Segment Start: Material shown

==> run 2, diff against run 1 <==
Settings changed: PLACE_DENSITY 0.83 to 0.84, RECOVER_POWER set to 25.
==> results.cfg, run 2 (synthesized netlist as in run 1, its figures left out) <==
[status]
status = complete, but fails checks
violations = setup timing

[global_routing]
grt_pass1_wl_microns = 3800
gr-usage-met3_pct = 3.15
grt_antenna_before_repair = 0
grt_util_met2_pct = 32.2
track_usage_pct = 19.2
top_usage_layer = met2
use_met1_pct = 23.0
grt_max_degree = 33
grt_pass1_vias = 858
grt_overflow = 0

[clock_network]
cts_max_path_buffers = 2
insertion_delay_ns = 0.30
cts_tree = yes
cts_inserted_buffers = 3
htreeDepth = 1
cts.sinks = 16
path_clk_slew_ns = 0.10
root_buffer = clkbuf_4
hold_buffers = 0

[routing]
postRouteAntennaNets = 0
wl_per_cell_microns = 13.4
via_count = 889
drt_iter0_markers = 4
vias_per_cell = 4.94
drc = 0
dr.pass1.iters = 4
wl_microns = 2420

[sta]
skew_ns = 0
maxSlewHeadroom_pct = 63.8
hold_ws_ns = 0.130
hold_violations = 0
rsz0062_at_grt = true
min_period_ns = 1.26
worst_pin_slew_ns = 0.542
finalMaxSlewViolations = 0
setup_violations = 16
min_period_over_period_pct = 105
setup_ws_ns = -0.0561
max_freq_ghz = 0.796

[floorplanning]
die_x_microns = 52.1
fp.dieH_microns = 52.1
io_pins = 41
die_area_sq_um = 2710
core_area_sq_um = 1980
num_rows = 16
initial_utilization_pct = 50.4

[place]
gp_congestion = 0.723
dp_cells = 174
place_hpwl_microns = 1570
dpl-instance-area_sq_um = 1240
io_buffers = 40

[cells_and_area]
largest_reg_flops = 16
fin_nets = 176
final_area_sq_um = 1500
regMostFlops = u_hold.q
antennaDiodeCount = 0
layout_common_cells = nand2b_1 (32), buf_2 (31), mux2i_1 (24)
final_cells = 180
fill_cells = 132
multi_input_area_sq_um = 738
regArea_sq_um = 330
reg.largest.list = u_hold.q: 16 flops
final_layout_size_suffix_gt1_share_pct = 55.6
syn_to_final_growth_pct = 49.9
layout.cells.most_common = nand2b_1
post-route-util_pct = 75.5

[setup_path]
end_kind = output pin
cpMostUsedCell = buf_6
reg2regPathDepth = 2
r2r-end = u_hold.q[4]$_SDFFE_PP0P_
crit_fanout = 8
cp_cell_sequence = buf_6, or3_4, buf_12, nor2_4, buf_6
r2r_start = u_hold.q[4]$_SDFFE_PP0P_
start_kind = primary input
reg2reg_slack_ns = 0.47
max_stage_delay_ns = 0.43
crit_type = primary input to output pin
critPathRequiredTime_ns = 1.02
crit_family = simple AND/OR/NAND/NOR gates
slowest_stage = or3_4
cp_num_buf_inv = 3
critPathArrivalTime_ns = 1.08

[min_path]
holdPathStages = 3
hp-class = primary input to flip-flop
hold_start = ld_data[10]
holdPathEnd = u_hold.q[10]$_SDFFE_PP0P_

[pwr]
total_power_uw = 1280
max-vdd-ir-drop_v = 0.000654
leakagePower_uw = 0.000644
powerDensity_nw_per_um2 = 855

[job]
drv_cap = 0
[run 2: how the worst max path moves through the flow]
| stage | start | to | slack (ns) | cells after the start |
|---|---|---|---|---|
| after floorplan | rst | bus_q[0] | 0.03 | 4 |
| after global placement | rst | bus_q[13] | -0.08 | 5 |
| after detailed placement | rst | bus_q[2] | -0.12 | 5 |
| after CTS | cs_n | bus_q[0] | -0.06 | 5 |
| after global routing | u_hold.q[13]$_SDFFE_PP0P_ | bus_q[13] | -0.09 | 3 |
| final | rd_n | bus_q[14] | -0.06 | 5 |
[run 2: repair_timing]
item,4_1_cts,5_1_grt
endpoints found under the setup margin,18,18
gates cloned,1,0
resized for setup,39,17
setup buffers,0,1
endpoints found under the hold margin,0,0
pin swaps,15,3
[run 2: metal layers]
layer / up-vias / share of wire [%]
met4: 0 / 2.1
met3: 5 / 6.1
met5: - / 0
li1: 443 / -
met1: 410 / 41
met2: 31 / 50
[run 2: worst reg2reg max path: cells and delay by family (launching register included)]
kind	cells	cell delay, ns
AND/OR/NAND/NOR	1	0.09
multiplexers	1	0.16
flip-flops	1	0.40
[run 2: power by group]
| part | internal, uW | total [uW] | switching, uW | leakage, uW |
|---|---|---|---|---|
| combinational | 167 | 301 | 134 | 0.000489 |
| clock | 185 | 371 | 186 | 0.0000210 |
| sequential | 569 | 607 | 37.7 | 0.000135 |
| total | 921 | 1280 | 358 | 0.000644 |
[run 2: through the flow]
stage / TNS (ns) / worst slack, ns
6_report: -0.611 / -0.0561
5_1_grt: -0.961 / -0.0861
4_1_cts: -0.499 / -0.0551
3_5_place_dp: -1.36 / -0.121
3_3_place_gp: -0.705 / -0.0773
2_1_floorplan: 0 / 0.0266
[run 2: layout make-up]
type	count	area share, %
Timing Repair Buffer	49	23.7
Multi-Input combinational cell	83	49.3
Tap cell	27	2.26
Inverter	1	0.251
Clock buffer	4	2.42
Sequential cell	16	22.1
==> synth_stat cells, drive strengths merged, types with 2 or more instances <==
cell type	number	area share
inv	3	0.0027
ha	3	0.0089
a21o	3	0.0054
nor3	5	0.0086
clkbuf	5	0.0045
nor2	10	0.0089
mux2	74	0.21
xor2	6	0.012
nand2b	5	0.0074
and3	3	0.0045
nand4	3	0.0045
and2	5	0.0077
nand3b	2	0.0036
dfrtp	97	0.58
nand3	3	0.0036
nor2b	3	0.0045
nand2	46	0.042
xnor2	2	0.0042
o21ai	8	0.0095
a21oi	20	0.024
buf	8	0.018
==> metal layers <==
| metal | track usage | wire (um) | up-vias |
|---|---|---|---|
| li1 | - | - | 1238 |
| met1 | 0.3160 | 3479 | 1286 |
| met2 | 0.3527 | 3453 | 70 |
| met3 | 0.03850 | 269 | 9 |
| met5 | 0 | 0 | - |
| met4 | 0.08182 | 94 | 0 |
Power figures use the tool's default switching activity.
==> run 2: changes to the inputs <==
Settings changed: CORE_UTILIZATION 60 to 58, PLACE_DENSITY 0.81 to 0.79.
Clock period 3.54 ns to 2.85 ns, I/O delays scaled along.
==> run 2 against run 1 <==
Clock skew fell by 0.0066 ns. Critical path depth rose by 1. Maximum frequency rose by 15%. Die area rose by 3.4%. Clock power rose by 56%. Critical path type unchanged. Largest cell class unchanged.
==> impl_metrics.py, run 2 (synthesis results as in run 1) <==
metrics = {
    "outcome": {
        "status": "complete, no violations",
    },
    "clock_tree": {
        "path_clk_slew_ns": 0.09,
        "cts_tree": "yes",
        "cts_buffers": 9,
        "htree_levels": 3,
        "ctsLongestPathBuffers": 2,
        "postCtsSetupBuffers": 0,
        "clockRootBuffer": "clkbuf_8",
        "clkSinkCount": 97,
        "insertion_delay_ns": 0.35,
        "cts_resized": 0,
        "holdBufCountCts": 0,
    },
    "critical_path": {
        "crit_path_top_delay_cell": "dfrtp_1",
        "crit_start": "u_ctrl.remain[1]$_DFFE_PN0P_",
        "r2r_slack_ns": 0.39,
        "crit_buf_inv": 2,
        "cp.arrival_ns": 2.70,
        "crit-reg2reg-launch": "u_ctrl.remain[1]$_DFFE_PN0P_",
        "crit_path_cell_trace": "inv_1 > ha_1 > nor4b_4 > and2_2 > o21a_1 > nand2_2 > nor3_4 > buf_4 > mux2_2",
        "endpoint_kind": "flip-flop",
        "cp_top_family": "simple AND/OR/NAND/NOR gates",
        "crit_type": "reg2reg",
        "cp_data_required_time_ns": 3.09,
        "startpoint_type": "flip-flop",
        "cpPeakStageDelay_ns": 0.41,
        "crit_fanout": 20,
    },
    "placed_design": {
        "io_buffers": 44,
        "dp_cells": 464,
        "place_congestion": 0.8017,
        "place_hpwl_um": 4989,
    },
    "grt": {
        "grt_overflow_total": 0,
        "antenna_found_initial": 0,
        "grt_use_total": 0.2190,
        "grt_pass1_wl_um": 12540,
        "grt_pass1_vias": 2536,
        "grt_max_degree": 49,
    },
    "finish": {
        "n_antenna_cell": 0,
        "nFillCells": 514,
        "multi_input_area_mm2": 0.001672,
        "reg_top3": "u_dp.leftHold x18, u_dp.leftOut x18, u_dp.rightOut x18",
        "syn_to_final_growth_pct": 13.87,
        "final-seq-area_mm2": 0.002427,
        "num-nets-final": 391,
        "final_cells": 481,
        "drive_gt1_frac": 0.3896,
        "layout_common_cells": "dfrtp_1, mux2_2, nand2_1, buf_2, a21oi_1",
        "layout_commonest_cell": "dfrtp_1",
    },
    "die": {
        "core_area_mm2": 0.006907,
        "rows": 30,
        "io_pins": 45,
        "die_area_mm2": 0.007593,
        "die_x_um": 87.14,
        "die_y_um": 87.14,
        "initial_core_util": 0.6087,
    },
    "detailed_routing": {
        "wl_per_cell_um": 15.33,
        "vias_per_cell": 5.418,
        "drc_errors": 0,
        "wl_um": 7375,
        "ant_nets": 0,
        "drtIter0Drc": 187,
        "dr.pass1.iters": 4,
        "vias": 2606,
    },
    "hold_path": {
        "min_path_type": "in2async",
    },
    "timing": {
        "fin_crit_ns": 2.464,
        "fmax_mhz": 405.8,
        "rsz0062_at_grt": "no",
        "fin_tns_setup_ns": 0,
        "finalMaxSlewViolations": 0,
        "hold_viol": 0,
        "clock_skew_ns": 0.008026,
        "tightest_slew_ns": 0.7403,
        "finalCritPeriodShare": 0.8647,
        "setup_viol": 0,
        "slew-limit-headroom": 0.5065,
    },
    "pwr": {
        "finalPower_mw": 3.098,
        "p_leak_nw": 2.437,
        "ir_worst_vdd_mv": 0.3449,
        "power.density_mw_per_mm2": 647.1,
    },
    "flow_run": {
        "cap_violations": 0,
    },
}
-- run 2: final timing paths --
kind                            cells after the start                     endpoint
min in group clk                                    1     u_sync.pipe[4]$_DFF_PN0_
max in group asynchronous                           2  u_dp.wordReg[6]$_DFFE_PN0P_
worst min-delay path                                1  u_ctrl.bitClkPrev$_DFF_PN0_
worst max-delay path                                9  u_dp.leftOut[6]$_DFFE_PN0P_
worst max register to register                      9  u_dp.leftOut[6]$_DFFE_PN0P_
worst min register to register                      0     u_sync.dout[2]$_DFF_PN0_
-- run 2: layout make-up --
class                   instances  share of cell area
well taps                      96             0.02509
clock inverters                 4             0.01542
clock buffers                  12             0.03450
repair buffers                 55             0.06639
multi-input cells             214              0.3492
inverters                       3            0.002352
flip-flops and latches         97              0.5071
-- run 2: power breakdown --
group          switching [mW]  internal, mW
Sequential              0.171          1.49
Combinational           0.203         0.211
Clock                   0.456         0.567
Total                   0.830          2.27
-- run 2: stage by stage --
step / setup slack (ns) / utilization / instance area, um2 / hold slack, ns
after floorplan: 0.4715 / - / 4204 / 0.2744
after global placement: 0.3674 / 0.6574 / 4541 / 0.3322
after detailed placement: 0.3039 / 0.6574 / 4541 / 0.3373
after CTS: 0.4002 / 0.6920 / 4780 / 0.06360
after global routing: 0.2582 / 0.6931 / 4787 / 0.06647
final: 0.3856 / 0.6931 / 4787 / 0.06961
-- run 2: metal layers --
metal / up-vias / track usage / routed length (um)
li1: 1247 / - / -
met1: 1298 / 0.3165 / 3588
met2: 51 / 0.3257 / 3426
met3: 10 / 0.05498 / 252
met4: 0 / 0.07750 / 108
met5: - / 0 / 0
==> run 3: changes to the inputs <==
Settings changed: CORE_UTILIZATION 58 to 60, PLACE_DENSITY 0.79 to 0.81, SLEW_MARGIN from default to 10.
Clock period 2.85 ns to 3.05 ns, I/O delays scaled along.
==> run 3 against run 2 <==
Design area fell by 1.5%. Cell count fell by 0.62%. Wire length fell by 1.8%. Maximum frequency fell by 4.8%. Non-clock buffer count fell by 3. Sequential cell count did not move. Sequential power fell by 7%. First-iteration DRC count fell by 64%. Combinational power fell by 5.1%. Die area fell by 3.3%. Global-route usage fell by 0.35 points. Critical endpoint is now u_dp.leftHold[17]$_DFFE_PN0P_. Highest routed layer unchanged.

Segment End: Material shown
Segment Start: Material shown

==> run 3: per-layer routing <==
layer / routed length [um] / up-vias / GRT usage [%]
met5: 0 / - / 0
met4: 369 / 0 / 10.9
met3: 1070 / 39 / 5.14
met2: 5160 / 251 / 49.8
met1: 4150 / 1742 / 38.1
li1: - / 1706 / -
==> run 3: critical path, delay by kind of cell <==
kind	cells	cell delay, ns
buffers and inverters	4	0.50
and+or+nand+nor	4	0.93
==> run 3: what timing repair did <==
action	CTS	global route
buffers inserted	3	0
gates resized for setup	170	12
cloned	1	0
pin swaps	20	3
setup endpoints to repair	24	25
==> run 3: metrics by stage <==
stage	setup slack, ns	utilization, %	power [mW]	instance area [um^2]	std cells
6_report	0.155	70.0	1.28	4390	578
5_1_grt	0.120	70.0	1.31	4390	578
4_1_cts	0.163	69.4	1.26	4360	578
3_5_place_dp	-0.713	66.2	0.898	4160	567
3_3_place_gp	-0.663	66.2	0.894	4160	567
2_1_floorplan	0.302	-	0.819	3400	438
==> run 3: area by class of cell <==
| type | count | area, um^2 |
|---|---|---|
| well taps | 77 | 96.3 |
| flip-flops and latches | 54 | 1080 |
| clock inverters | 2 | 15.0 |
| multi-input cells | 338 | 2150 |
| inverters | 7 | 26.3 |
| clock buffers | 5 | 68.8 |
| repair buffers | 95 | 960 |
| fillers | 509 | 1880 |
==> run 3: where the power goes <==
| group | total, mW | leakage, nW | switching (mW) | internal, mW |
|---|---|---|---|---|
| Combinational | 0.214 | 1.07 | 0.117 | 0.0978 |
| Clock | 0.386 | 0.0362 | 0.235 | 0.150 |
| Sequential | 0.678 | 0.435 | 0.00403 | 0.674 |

Segment End: Material shown

What you have to do:
Pull every line containing the word "results" out of the material and copy it.

Solution for this exercise:
==> results.cfg, run 2 (synthesized netlist as in run 1, its figures left out) <==
==> impl_metrics.py, run 2 (synthesis results as in run 1) <==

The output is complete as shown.